Could you print exactly the lines of the listing below, starting at the line that has "cp_data_required_time_ns: 5.12" and ending at the line that has "family | cells | cell delay (ns)", and only those lines?

- Data listing -
----------------------------------------

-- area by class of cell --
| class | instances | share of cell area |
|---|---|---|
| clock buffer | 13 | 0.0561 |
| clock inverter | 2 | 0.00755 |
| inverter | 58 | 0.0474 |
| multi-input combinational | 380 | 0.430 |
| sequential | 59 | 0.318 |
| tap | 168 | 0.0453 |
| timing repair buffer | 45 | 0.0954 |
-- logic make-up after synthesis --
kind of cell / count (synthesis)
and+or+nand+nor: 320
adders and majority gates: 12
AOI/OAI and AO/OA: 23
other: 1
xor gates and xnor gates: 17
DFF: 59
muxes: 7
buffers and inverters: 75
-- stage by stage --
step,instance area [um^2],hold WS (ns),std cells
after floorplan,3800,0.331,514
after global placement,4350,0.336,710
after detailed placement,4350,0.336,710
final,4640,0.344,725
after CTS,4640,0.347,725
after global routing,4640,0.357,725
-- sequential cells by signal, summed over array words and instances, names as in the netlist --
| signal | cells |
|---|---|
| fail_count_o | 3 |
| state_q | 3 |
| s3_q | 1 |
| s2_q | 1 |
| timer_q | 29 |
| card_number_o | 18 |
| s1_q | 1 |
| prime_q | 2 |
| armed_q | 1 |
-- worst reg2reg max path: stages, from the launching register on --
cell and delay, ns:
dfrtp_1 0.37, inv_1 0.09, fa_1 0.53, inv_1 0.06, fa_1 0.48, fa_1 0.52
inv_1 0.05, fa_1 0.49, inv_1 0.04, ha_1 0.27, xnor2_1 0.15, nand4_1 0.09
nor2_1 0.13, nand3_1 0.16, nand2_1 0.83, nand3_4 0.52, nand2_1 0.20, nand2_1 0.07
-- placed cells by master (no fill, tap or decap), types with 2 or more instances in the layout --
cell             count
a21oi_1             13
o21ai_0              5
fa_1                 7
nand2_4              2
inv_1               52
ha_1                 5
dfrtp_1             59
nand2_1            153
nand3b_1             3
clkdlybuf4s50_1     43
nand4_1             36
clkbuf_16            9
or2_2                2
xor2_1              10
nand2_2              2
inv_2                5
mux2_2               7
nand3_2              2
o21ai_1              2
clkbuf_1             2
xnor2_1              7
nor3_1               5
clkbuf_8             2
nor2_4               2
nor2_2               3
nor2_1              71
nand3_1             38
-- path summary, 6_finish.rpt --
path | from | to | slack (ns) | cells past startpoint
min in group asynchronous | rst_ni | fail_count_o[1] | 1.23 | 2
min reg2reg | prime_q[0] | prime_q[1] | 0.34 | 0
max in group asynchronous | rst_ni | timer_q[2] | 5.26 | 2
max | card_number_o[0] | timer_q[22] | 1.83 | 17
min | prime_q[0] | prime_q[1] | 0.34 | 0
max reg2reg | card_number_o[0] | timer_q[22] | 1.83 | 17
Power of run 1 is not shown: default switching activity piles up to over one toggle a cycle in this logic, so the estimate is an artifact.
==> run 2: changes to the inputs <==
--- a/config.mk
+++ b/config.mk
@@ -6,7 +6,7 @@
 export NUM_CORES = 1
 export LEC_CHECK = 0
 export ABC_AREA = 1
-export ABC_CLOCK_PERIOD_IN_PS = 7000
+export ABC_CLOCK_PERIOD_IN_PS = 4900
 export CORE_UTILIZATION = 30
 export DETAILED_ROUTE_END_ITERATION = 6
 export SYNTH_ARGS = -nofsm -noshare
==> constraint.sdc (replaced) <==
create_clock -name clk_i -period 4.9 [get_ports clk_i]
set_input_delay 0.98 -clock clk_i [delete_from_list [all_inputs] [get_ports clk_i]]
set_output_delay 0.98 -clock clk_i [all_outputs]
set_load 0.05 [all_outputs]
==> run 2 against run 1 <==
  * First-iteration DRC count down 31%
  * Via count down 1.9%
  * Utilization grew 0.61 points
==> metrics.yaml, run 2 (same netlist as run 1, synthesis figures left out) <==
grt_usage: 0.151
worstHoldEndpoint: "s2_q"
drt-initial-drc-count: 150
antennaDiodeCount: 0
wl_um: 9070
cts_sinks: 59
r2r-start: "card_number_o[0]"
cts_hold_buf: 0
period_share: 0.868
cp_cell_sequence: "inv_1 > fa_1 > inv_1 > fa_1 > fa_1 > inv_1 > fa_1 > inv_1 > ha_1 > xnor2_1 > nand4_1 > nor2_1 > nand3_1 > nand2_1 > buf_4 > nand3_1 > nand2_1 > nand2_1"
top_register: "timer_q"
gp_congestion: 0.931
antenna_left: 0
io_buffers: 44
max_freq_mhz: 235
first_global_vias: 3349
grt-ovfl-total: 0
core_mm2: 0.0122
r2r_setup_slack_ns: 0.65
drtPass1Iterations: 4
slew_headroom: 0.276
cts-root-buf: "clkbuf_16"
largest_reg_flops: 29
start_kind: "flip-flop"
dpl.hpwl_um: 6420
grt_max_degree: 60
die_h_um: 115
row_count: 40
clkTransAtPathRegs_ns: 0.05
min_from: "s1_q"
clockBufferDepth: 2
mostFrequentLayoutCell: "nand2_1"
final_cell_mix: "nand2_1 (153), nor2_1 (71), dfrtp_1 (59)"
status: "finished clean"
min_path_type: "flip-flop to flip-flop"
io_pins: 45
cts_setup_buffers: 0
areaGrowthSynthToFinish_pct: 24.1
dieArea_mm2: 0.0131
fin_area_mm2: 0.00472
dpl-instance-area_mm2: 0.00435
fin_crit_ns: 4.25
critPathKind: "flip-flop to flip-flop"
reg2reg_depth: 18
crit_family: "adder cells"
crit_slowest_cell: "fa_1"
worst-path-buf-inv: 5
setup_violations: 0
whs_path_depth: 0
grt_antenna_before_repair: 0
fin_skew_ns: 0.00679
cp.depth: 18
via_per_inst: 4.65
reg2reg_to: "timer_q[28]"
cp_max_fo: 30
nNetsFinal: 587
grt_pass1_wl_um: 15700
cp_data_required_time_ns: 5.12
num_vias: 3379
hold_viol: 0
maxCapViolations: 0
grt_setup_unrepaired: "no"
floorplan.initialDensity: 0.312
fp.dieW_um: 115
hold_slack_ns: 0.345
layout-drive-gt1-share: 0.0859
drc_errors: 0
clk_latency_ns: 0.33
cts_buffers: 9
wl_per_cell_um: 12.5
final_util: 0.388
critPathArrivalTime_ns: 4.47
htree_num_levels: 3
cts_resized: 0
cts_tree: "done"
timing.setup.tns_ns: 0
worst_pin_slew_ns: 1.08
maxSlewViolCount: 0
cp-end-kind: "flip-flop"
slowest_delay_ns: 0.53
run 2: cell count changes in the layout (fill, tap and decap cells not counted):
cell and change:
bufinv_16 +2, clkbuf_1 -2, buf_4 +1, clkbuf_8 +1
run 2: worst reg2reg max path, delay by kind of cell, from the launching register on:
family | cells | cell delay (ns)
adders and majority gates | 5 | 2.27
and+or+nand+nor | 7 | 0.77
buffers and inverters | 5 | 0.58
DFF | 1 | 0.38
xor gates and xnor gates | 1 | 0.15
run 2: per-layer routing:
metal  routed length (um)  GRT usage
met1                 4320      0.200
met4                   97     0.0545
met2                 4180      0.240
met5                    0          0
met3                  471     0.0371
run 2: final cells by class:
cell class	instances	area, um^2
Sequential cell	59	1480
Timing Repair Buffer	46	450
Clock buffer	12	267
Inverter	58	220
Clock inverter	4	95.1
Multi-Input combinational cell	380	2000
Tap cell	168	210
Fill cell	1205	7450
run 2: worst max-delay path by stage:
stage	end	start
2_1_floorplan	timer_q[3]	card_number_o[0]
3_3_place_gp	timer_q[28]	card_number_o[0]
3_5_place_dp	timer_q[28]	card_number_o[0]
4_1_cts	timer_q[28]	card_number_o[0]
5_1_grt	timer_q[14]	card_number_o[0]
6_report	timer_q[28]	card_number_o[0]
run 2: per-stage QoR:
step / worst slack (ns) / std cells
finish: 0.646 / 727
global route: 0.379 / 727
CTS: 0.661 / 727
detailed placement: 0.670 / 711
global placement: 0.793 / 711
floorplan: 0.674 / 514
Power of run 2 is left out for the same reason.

----------------------------------------

- Solution to the exercise -
cp_data_required_time_ns: 5.12
num_vias: 3379
hold_viol: 0
maxCapViolations: 0
grt_setup_unrepaired: "no"
floorplan.initialDensity: 0.312
fp.dieW_um: 115
hold_slack_ns: 0.345
layout-drive-gt1-share: 0.0859
drc_errors: 0
clk_latency_ns: 0.33
cts_buffers: 9
wl_per_cell_um: 12.5
final_util: 0.388
critPathArrivalTime_ns: 4.47
htree_num_levels: 3
cts_resized: 0
cts_tree: "done"
timing.setup.tns_ns: 0
worst_pin_slew_ns: 1.08
maxSlewViolCount: 0
cp-end-kind: "flip-flop"
slowest_delay_ns: 0.53
run 2: cell count changes in the layout (fill, tap and decap cells not counted):
cell and change:
bufinv_16 +2, clkbuf_1 -2, buf_4 +1, clkbuf_8 +1
run 2: worst reg2reg max path, delay by kind of cell, from the launching register on:
family | cells | cell delay (ns)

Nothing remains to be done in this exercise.